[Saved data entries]
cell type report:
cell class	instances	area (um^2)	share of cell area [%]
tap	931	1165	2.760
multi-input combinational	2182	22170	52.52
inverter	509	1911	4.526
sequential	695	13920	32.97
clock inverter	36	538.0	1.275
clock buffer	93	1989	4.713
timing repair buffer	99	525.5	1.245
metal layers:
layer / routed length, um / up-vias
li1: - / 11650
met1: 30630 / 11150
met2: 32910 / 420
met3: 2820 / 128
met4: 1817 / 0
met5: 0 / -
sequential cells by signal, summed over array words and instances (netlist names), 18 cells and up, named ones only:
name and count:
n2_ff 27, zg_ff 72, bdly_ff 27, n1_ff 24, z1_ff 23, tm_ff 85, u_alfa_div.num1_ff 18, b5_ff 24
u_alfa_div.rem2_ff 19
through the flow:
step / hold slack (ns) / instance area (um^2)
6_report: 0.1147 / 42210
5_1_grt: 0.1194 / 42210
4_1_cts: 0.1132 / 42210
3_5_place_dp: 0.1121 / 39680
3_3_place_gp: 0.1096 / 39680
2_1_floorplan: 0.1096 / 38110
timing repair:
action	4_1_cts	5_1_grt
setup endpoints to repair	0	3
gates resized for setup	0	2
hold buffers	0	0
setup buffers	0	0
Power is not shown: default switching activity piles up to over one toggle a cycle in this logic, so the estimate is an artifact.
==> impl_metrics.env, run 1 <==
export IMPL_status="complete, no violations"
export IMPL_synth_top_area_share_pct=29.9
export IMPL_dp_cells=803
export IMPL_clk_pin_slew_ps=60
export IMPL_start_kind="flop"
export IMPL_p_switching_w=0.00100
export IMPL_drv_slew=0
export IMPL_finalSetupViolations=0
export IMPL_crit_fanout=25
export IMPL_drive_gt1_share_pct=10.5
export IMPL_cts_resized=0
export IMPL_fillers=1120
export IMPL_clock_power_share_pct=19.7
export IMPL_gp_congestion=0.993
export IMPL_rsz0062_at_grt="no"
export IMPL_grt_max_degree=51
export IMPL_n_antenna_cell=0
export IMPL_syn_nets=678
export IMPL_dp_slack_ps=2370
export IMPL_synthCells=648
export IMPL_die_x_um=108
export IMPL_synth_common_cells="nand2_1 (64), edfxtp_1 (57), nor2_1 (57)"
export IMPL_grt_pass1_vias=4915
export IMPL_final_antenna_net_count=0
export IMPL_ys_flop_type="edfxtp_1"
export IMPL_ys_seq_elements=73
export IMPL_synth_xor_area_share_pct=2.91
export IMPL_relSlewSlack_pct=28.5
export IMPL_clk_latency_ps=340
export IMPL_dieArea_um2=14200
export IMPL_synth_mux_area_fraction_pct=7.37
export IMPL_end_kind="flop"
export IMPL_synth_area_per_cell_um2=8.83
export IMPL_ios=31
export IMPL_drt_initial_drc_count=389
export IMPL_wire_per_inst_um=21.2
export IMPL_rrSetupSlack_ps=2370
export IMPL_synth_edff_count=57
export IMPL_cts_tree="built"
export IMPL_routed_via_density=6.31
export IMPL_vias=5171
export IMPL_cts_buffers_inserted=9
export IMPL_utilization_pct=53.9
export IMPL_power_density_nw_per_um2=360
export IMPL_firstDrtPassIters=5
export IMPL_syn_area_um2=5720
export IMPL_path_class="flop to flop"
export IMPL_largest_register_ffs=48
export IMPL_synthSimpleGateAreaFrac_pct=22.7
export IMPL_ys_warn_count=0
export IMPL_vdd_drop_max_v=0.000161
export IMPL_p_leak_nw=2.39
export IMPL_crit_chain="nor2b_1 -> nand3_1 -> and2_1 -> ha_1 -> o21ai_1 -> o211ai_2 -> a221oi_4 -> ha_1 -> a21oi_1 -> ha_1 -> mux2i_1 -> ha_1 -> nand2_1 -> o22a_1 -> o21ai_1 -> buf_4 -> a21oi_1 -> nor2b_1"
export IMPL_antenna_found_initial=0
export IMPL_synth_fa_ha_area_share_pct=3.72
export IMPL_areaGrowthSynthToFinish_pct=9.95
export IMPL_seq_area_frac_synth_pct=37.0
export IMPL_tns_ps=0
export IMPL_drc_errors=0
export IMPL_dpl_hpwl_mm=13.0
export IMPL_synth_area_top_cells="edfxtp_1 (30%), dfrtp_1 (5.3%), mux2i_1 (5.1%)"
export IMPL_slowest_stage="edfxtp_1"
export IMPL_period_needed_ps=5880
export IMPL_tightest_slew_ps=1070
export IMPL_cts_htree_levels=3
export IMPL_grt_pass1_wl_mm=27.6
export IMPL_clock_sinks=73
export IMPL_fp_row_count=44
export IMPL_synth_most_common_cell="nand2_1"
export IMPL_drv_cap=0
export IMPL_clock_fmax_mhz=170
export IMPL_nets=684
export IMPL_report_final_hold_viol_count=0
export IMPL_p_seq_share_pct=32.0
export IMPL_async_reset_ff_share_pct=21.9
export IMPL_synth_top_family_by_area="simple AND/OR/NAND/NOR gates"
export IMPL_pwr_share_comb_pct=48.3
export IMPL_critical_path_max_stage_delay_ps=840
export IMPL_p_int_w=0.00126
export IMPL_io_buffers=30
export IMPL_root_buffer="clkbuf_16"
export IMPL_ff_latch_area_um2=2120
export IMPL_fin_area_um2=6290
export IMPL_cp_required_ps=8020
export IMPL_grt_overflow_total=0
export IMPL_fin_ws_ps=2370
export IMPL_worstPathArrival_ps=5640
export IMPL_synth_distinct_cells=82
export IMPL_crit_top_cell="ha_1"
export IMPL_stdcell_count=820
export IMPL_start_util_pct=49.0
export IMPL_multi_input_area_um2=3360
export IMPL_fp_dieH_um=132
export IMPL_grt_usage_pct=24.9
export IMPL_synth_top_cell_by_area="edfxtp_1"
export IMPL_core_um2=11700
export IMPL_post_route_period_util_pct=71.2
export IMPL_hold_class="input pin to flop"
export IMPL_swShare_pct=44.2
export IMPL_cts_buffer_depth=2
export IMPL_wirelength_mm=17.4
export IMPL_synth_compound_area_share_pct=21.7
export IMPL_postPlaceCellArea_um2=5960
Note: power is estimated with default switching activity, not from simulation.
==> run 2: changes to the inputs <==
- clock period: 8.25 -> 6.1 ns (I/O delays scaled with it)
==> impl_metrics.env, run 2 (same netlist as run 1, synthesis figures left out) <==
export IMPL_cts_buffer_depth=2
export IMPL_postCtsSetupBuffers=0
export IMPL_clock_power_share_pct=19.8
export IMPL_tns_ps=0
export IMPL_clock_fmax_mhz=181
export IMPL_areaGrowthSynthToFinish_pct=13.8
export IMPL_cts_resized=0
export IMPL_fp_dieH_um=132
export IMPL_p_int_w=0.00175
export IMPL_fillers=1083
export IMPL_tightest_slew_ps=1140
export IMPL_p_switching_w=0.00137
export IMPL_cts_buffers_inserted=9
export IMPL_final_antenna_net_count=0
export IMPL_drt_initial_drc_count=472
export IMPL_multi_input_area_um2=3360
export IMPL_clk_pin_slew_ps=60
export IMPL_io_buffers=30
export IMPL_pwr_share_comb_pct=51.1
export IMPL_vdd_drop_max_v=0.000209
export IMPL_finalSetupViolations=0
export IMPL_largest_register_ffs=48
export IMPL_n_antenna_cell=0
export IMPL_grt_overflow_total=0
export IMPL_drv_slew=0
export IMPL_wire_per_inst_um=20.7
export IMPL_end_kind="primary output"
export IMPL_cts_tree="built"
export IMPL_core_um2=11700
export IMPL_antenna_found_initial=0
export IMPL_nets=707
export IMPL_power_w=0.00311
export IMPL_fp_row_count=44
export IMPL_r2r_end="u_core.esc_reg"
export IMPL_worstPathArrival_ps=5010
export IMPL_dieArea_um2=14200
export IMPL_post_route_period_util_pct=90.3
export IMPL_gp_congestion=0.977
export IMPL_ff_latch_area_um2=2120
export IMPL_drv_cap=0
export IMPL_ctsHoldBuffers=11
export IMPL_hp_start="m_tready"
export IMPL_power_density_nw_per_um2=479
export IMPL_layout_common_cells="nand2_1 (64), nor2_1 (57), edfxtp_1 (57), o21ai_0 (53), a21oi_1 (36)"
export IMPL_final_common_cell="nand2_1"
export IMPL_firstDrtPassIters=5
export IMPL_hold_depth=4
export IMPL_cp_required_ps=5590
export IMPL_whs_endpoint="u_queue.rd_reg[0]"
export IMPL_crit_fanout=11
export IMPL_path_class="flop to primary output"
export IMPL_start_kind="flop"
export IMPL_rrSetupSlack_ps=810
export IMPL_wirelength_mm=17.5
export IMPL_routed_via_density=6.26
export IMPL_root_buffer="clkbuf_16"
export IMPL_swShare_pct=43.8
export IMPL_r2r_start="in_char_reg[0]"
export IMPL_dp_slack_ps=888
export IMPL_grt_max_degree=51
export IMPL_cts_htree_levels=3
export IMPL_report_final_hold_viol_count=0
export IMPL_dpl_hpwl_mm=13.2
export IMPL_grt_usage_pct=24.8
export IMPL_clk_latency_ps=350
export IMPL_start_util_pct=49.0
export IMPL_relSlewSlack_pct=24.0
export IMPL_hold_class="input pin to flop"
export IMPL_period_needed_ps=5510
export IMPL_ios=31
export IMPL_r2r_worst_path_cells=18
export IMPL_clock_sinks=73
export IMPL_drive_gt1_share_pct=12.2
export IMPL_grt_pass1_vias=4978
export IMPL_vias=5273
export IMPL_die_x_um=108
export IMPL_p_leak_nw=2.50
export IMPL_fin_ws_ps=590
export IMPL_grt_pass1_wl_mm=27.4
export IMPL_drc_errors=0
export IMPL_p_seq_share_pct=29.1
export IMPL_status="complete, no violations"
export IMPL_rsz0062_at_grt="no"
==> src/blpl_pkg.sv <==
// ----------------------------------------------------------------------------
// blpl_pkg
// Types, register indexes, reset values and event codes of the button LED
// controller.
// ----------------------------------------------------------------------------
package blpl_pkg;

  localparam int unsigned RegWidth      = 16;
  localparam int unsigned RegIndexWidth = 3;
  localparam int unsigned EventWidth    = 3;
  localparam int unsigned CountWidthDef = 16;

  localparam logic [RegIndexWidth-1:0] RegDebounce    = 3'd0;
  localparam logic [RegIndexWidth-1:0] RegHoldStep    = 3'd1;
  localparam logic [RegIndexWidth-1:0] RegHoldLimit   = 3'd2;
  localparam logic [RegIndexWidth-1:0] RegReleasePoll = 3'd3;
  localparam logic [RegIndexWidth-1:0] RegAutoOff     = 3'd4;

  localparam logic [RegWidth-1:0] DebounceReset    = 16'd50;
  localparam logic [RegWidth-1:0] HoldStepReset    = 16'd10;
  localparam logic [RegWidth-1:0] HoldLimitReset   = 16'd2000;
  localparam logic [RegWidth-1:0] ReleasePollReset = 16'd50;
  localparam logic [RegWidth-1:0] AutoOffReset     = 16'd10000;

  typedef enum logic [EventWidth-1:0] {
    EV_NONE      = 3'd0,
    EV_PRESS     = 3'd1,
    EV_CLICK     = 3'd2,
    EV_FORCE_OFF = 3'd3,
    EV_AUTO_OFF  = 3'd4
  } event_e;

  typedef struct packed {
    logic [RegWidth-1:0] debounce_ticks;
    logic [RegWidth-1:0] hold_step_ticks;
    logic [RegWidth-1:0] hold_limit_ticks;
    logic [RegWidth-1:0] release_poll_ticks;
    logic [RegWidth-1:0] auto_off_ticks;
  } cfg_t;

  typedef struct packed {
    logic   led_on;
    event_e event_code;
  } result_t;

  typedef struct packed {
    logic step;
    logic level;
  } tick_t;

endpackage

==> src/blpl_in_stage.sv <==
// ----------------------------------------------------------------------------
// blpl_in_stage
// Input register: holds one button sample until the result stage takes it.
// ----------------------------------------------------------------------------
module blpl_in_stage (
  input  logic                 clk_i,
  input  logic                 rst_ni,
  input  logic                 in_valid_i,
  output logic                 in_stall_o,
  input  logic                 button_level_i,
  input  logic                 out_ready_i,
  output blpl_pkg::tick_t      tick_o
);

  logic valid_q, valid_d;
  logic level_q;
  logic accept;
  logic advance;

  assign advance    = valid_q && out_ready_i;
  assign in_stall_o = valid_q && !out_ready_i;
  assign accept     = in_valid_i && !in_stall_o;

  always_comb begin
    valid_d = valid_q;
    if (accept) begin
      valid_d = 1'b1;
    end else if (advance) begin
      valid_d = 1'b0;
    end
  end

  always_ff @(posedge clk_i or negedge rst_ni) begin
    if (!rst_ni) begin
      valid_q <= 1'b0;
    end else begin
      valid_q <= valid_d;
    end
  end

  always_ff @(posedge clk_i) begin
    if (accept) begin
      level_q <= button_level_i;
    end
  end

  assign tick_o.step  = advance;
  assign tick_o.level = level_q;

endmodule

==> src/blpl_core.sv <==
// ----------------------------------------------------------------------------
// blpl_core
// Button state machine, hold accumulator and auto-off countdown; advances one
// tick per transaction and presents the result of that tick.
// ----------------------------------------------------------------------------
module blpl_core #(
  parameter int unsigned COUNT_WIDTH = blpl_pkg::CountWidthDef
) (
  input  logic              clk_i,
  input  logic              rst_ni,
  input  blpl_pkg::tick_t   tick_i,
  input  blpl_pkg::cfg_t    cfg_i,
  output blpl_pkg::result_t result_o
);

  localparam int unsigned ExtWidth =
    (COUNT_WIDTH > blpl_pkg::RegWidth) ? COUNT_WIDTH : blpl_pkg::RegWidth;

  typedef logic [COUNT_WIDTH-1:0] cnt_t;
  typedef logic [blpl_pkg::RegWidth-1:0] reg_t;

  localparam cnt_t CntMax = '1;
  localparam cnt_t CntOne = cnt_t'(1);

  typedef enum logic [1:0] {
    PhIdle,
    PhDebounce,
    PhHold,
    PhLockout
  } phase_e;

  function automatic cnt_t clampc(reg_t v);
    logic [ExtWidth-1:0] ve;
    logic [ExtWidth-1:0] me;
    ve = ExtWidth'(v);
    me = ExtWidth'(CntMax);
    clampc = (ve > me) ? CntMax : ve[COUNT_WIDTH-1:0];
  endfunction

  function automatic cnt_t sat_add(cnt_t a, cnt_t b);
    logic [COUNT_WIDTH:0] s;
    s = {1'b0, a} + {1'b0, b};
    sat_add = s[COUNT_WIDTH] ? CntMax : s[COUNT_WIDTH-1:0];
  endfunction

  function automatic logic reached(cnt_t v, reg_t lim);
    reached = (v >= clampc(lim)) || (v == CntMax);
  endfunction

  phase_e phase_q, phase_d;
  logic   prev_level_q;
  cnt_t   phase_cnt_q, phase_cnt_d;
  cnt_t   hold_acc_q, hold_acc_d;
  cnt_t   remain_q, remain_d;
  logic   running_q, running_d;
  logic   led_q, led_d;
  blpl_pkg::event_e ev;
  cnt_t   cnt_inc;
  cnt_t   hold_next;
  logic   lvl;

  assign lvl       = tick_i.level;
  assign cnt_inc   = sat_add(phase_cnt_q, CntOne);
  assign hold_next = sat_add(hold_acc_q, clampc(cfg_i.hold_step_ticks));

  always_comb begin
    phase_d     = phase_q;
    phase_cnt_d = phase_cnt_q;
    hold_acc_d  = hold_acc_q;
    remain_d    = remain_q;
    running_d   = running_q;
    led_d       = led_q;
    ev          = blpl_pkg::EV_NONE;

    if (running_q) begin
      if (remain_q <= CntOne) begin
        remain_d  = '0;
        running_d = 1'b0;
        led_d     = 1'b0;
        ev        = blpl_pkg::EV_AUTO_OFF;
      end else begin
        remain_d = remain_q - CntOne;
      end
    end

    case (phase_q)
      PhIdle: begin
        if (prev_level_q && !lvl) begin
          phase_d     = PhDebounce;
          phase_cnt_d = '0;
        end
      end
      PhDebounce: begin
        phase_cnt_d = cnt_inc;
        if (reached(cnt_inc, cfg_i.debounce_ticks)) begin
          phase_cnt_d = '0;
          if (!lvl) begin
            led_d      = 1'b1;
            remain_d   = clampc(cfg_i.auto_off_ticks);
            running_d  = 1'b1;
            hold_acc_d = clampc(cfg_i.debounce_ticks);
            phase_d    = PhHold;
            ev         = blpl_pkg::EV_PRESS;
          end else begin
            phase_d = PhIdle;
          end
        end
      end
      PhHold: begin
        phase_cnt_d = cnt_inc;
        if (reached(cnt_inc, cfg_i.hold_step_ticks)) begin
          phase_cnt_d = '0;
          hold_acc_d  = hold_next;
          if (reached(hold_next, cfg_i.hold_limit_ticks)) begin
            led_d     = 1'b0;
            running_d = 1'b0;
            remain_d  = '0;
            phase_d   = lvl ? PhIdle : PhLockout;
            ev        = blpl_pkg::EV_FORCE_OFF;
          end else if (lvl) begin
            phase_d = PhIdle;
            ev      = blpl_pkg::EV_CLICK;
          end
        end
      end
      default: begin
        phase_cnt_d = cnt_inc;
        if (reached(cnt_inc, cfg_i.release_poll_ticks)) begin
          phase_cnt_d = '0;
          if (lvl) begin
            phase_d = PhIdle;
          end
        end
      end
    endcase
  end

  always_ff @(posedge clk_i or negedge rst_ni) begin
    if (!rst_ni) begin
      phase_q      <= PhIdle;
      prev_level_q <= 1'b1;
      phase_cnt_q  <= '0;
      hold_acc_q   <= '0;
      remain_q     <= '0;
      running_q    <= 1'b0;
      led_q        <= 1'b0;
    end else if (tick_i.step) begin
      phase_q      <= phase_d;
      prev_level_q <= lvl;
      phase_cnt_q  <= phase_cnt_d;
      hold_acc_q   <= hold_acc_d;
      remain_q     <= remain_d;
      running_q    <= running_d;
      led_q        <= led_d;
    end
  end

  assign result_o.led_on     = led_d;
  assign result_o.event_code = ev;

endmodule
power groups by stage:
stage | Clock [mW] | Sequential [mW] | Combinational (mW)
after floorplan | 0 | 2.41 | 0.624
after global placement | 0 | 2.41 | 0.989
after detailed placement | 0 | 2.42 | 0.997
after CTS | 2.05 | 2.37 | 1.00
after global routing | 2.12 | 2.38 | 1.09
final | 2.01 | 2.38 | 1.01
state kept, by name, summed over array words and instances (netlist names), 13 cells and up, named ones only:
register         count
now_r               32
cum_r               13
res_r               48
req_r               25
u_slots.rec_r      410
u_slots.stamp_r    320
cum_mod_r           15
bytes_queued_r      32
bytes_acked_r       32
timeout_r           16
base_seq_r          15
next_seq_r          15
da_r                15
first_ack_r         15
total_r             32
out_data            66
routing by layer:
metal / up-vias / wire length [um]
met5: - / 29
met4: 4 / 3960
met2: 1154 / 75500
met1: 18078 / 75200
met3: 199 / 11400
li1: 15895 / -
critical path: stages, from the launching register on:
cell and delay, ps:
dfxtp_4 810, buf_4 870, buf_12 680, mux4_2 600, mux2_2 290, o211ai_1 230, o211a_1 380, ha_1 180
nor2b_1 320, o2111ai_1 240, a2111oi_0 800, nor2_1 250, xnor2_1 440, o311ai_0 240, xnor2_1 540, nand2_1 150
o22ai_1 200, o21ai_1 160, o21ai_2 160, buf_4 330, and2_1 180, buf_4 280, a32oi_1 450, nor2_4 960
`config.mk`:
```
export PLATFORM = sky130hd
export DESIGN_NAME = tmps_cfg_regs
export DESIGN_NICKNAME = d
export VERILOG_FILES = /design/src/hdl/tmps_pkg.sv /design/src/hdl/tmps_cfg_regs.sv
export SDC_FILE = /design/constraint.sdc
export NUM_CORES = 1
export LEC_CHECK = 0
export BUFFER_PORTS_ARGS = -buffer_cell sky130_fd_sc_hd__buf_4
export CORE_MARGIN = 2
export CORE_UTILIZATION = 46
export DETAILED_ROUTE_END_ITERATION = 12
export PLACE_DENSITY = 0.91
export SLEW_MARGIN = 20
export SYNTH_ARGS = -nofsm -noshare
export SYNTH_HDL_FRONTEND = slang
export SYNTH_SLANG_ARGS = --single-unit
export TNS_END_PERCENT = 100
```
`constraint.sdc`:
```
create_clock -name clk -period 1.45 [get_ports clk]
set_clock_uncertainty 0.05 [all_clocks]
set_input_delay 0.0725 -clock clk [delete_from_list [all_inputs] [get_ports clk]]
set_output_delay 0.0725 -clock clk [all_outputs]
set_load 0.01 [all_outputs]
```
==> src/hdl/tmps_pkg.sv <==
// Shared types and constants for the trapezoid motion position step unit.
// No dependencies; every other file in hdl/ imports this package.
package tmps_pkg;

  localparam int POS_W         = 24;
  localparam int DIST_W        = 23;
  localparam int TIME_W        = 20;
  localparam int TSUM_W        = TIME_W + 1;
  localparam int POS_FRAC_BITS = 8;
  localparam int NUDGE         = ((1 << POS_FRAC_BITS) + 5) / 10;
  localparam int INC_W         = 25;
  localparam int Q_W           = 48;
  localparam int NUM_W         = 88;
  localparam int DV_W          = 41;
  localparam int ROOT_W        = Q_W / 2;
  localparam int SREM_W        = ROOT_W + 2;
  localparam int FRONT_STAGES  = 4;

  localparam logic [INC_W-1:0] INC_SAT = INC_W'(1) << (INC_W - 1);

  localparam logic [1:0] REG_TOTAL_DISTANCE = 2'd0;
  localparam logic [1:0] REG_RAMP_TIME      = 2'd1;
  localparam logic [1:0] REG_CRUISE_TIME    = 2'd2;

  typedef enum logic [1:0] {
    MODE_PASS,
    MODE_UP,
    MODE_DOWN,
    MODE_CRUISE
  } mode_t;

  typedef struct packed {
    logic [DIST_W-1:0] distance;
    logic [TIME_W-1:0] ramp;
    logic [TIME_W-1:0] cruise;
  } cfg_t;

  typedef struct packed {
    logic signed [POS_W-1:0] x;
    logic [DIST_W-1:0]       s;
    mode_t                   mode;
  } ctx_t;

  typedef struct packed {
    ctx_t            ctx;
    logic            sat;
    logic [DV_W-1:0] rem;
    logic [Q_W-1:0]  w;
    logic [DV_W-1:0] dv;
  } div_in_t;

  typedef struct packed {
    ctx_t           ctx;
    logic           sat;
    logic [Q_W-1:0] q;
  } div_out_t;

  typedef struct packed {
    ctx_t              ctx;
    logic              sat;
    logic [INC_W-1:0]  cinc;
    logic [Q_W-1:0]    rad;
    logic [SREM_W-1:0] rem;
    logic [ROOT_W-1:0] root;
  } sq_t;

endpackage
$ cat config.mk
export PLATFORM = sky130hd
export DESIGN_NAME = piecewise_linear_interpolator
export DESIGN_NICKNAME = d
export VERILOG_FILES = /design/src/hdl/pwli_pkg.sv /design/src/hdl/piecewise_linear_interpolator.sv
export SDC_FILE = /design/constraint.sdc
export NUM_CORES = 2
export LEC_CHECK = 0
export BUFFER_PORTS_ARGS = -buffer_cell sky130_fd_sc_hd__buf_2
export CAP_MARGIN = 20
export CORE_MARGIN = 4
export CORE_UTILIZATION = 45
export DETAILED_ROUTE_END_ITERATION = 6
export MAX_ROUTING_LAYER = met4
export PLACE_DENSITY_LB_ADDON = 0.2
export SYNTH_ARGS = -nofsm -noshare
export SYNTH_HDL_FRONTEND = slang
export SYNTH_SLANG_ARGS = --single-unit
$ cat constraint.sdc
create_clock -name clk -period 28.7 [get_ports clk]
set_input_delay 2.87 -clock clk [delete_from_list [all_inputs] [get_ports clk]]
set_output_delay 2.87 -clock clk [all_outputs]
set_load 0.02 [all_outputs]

§ Try it
Search the entries for "instances" and copy each matching line.

§ Finished task
cell class	instances	area (um^2)	share of cell area [%]
sequential cells by signal, summed over array words and instances (netlist names), 18 cells and up, named ones only:
state kept, by name, summed over array words and instances (netlist names), 13 cells and up, named ones only:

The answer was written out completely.